I think the makers have done a great job of helping anyone envision Nature at work in terms of how evolution works on time spans more than difficult to fully appreciate. If I could just compress my appreciation in the same manner while still getting across my point! I feel I have waited for decades for the likes of this program. A pity I couldnt record it or get more people than I can actually count to watch it too. Aye, because its worth watching a few times at least. And it is a pity the program wasn't two or three times longer: there's more than enough paleological data available to re-animate possible scenarios. Of course, the only facts we have are the from the fossil evidence and the recreated behavioural scenes require an open mind...

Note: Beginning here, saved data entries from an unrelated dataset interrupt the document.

File: src/rtl/clkseq_pkg.sv
// Shared types and terminal-count helpers for the clock-group reset sequencer.
package clkseq_pkg;

    typedef enum logic [2:0] {
        ST_RUN    = 3'd0,
        ST_DRAIN  = 3'd1,
        ST_GATE   = 3'd2,
        ST_RESET  = 3'd3,
        ST_SETTLE = 3'd4
    } state_t;

    localparam int CLKSEQ_CNT_W = 8;

    // A phase lasting N cycles ends when the counter (started at 0) reads N-1.
    function automatic int unsigned last_count(input int unsigned cycles);
        return (cycles == 0) ? 0 : cycles - 1;
    endfunction

endpackage

File: src/rtl/clkseq_phase_counter.sv
// Phase counter: clears on state change, counts while enabled, flags the terminal value.
// Holds at the terminal value instead of wrapping, so an unbounded wait never aliases.
module clkseq_phase_counter
    import clkseq_pkg::*;
#(
    parameter int W = CLKSEQ_CNT_W
) (
    input  logic         clock,
    input  logic         reset,
    input  logic         clear,
    input  logic         inc,
    input  logic [W-1:0] term,
    output logic         at_term
);

    logic [W-1:0] cnt;

    always_ff @(posedge clock or posedge reset) begin
        if (reset) begin
            cnt <= '0;
        end else if (clear) begin
            cnt <= '0;
        end else if (inc && !at_term) begin
            cnt <= cnt + 1'b1;
        end
    end

    assign at_term = (cnt == term);

endmodule

File: src/rtl/clock_group_reset_sequencer.sv
// Drain -> gate -> reset -> settle -> run sequencer for one clock-group member; request accepted only in RUN.
// Optional drain timeout under CLKSEQ_DRAIN_TIMEOUT_EN; otherwise DRAIN waits for the member's ack forever.
module clock_group_reset_sequencer
    import clkseq_pkg::*;
#(
    parameter int RST_CYCLES    = 16,
    parameter int SETTLE_CYCLES = 4,
    parameter int CNT_W         = CLKSEQ_CNT_W,
    parameter int DRAIN_TIMEOUT = 255
) (
    input  logic clock,
    input  logic reset,
    input  logic io_req_valid,
    output logic io_req_ready,
    output logic io_quiesce_req,
    input  logic io_quiesce_ack,
    output logic io_member_clock_en,
    output logic io_member_reset,
    output logic io_busy,
    output logic io_done,
    output logic io_timeout
);

    localparam logic [CNT_W-1:0] RST_LAST    = CNT_W'(last_count(RST_CYCLES));
    localparam logic [CNT_W-1:0] SETTLE_LAST = CNT_W'(last_count(SETTLE_CYCLES));
    localparam logic [CNT_W-1:0] DRAIN_LAST  = CNT_W'(last_count(DRAIN_TIMEOUT));

    state_t           state;
    state_t           state_nxt;
    logic             cnt_inc;
    logic             cnt_clr;
    logic             at_term;
    logic [CNT_W-1:0] term;
    logic             done_q;
`ifdef CLKSEQ_DRAIN_TIMEOUT_EN
    logic             set_timeout;
    logic             timeout_q;
`endif

    always_ff @(posedge clock or posedge reset) begin
        if (reset) begin
            state <= ST_GATE;
        end else begin
            state <= state_nxt;
        end
    end

    always_comb begin
        term = '0;
        case (state)
            ST_DRAIN:  term = DRAIN_LAST;
            ST_RESET:  term = RST_LAST;
            ST_SETTLE: term = SETTLE_LAST;
            default:   term = '0;
        endcase
    end

    always_comb begin
        state_nxt          = state;
        cnt_inc            = 1'b0;
        io_member_clock_en = 1'b0;
        io_member_reset    = 1'b1;
        io_quiesce_req     = 1'b0;
        io_req_ready       = 1'b0;
`ifdef CLKSEQ_DRAIN_TIMEOUT_EN
        set_timeout        = 1'b0;
`endif
        case (state)
            ST_RUN: begin
                io_member_clock_en = 1'b1;
                io_member_reset    = 1'b0;
                io_req_ready       = 1'b1;
                if (io_req_valid) begin
                    state_nxt = ST_DRAIN;
                end
            end
            ST_DRAIN: begin
                io_member_clock_en = 1'b1;
                io_member_reset    = 1'b0;
                io_quiesce_req     = 1'b1;
                cnt_inc            = 1'b1;
                if (io_quiesce_ack) begin
                    state_nxt = ST_GATE;
`ifdef CLKSEQ_DRAIN_TIMEOUT_EN
                end else if (at_term) begin
                    state_nxt   = ST_GATE;
                    set_timeout = 1'b1;
`endif
                end
            end
            ST_GATE: begin
                state_nxt = ST_RESET;
            end
            ST_RESET: begin
                // Reset is held with the clock running so the member sees real edges.
                io_member_clock_en = 1'b1;
                cnt_inc            = 1'b1;
                if (at_term) begin
                    state_nxt = (SETTLE_CYCLES == 0) ? ST_RUN : ST_SETTLE;
                end
            end
            ST_SETTLE: begin
                io_member_clock_en = 1'b1;
                io_member_reset    = 1'b0;
                cnt_inc            = 1'b1;
                if (at_term) begin
                    state_nxt = ST_RUN;
                end
            end
            default: begin
                state_nxt = ST_GATE;
            end
        endcase
    end

    assign cnt_clr = (state_nxt != state);
    assign io_busy = (state != ST_RUN);

    clkseq_phase_counter #(
        .W(CNT_W)
    ) u_phase_counter (
        .clock  (clock),
        .reset  (reset),
        .clear  (cnt_clr),
        .inc    (cnt_inc),
        .term   (term),
        .at_term(at_term)
    );

    always_ff @(posedge clock or posedge reset) begin
        if (reset) begin
            done_q <= 1'b0;
        end else begin
            done_q <= (state_nxt == ST_RUN) && (state != ST_RUN);
        end
    end

    assign io_done = done_q;

`ifdef CLKSEQ_DRAIN_TIMEOUT_EN
    always_ff @(posedge clock or posedge reset) begin
        if (reset) begin
            timeout_q <= 1'b0;
        end else if (state == ST_RUN && io_req_valid) begin
            timeout_q <= 1'b0;
        end else if (set_timeout) begin
            timeout_q <= 1'b1;
        end
    end

    assign io_timeout = timeout_q;
`else
    assign io_timeout = 1'b0;
`endif

endmodule

File: config.mk
export PLATFORM = sky130hd
export DESIGN_NAME = clock_group_reset_sequencer
export DESIGN_NICKNAME = d
export VERILOG_FILES = /design/src/rtl/clkseq_pkg.sv /design/src/rtl/clkseq_phase_counter.sv /design/src/rtl/clock_group_reset_sequencer.sv
export SDC_FILE = /design/constraint.sdc
export NUM_CORES = 1
export LEC_CHECK = 0
export ABC_AREA = 0
export CORE_MARGIN = 4
export CORE_UTILIZATION = 30
export DETAILED_ROUTE_END_ITERATION = 7
export PLACE_DENSITY_LB_ADDON = 0.2
export SYNTH_ARGS = -nofsm -noshare
export SYNTH_HDL_FRONTEND = slang
export SYNTH_HIERARCHICAL = 1
export SYNTH_SLANG_ARGS = --single-unit
export TNS_END_PERCENT = 20
File: constraint.sdc
create_clock -name clock -period 3 [get_ports clock]
set_input_delay 0.45 -clock clock [delete_from_list [all_inputs] [get_ports clock]]
set_output_delay 0.45 -clock clock [all_outputs]
set_load 0.1 [all_outputs]
# Word-level counts from Yosys, hierarchy flattened
# Cells that the tools add are included.
totals:
  register_bits: 12
  elab_cells: 33
classes:
  add_sub_neg: 1
  eq_ne: 6
  n_mux: 13
  n_reduce_logical: 10
op_table:
  columns: ["op", "n"]
  rows:
  - ["$pmux W8 S3", 1]
  - ["$mux W8", 2]
  - ["$pmux W3 S5", 1]
  - ["$mux W3", 4]
  - ["$add A8 B1 Y8 const B", 1]
  - ["$eq A8 B8 Y1", 1]
  - ["$eq A3 B2 Y1 const B", 2]
  - ["$logic_not A3 Y1", 2]
  - ["$reduce_or A3 Y1", 2]
  - ["$mux W1", 5]
  - ["$reduce_or A4 Y1", 1]
  - ["$eq A3 B1 Y1 const B", 1]
  - ["$eq A3 B3 Y1 const B", 1]
  - ["$ne A3 B3 Y1", 1]
  - ["$reduce_bool A3 Y1", 1]
  - ["$logic_and A1 B1 Y1", 2]
  - ["$reduce_bool A2 Y1", 1]
  - ["$logic_not A1 Y1", 1]

# Longest topological paths before layout
depth:
  word_depth: 7
  ltp_mapped: 14
  mapped_depth_nobuf: 13

# By module
# The synthesis kept the hierarchy.
by_module_without_submodules:
  columns: ["mod", "n_inst", "cells_per_inst", "area_per_inst_um2"]
  rows:
  - ["clkseq_phase_counter", 1, 60, 595.6]
  - ["clock_group_reset_sequencer", 1, 37, 296.5]

# Worst setup path before layout
# No wires, ideal clock.
synth_timing:
  kind: "register to register"
  startpoint: "register state[2]"
  endpoint: "register u_phase_counter.cnt[2]"
  setup_time_ns: 0.128
  t_arrival_ns: 2.941
  required_ns: 2.872
  path_slack_ns: -0.068
  path_stages_with_launch: 13
  n_path_buf: 1
  cell_sequence: "dfrtp_1 inv_1 nand2_1 nor2_1 xor2_1 nor4_4 and2_1 nand3b_1 o21ai_0 a21oi_1 clkbuf_1 nor2_1 mux2_1"
synth_between:
  elab_chain_cells: 7
  word_cells_on_any_way: 19
  classes_between: "eq/ne: 6; mux: 8; reduce/logical: 5"
synth_rtl:
  columns: ["item", "line_no", "text"]
  rows:
  - ["from (decl)", "clock_group_reset_sequencer.sv:28", "state_t state;"]
  - ["from (signal assigned)", "clock_group_reset_sequencer.sv:44", "state <= state_nxt;"]
  - ["$eq A3 B3 Y1 (tied with other cells)", "clock_group_reset_sequencer.sv:50", "case (state)"]
  - ["$pmux W8 S3 (*)", "clock_group_reset_sequencer.sv:50", null]
  - ["net term[4]", "clock_group_reset_sequencer.sv:33", "logic [CNT_W-1:0] term;"]
  - ["$eq A8 B8 Y1 (*)", "clkseq_phase_counter.sv:28", "assign at_term = (cnt == term);"]
  - ["net at_term", "clock_group_reset_sequencer.sv:32", "logic at_term;"]
  - ["$mux W3 (on tied branches)", "clock_group_reset_sequencer.sv:106, clock_group_reset_sequencer.sv:98", null]
  - ["$pmux W3 S5 (*)", "clock_group_reset_sequencer.sv:68", "case (state)"]
  - ["$ne A3 B3 Y1 (*)", "clock_group_reset_sequencer.sv:116", "assign cnt_clr = (state_nxt != state);"]
  - ["net cnt_clr", "clock_group_reset_sequencer.sv:31", "logic cnt_clr;"]
  - ["$mux W8 / $reduce_bool A2 Y1 (equally long branches)", null, null]
  - ["to (signal assigned)", "clkseq_phase_counter.sv:24", "cnt <= cnt + 1'b1;"]
  - ["to (decl)", "clkseq_phase_counter.sv:16", "logic [W-1:0] cnt;"]
# The timed path passes the listed nets; every way through them passes the cells marked *.
# A chain may end at the register's enable or synchronous reset.

# Final worst setup path
layout_timing:
  startpoint: "register state[0]"
  endpoint: "register u_phase_counter.cnt[4]"
# The elaborated chain is that of the path after synthesis.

"Walking With Monsters" almost brings to life some of the books of Richard Dawkins and Steve Jones, at least for myself. But then I have had the time and the desire to read those kinds of books. And if you havent then this new series is surely worth your time.

Enjoy.
HG


----------



## Foxbat (Dec 9, 2005)

I agree. This is definitly worth watching. I will ensure that I don't miss an episode. 

Also, in the last couple of weeks BBC1's _Life In The Undergrowth_ has been looking at spiders, and this (I thought) dovetailed very well with the first episode of _Walking With Monsters_ and its horrifically huge arthropods.  Hope I don't find one of them in the bath.


----------



## HieroGlyph (Dec 14, 2005)

Indeed 

Life in the Undergrowth
Wednesday 9pm BBC1

Enjoy
HG


----------



## HieroGlyph (Dec 14, 2005)

Ahhh, so wonderous, amazing... That was Life In The Undergrowth.
Insects on land 100 million years before any vertebrate!

Tomorrow night (Thursday 15/12): Walking With Monsters, 20:30, BBC1.

Sorry, may be I should not be plugging these programs, but I've never been able not to be awed by the world. And whats a forum for if not to share such wonders?

Anyway, tomorrow 8:30pm

Ciao
HG


----------



## Marky Lazer (Dec 14, 2005)

What a horrible time! At that time everyone's in the pub


----------



## HieroGlyph (Dec 19, 2005)

Unfortunate for every pub I've ever know, this their tellies would never have shown!

Have a beer at home 

Second program, last week, was a little harder to keep that 'open-mind'...
HG


----------



## Rosemary (Dec 19, 2005)

If it hasn't already, then I do hope it is shown here.  I really enjoy programes about our wild life.


----------



## Rosemary (Feb 12, 2006)

Hooray - David Attenborough's Life In The Undergrowth starts tonight!

I know I won't be going out anywere...

BTW how did these insects get tangled up in this thread ?


----------



## HieroGlyph (Feb 12, 2006)

_Walking With Monsters_ started at around the same time as _Life In The Undergrowth_, so the beginnings of both were set hundreds of millions of years past...


----------



## Rosemary (Feb 12, 2006)

It was another brilliant documentary...

I hope they publish a book of it.  I already have 'Life On Earth' standing in my bookcase.


----------



## HieroGlyph (Feb 13, 2006)

There is a book, "Life In The Undergrowth", connected with the series. I was browsing it last week in a shop... Then having put it back on the shelf and moved along... to hear that familiar *thud* as it had sailed off a head-high shelf...


----------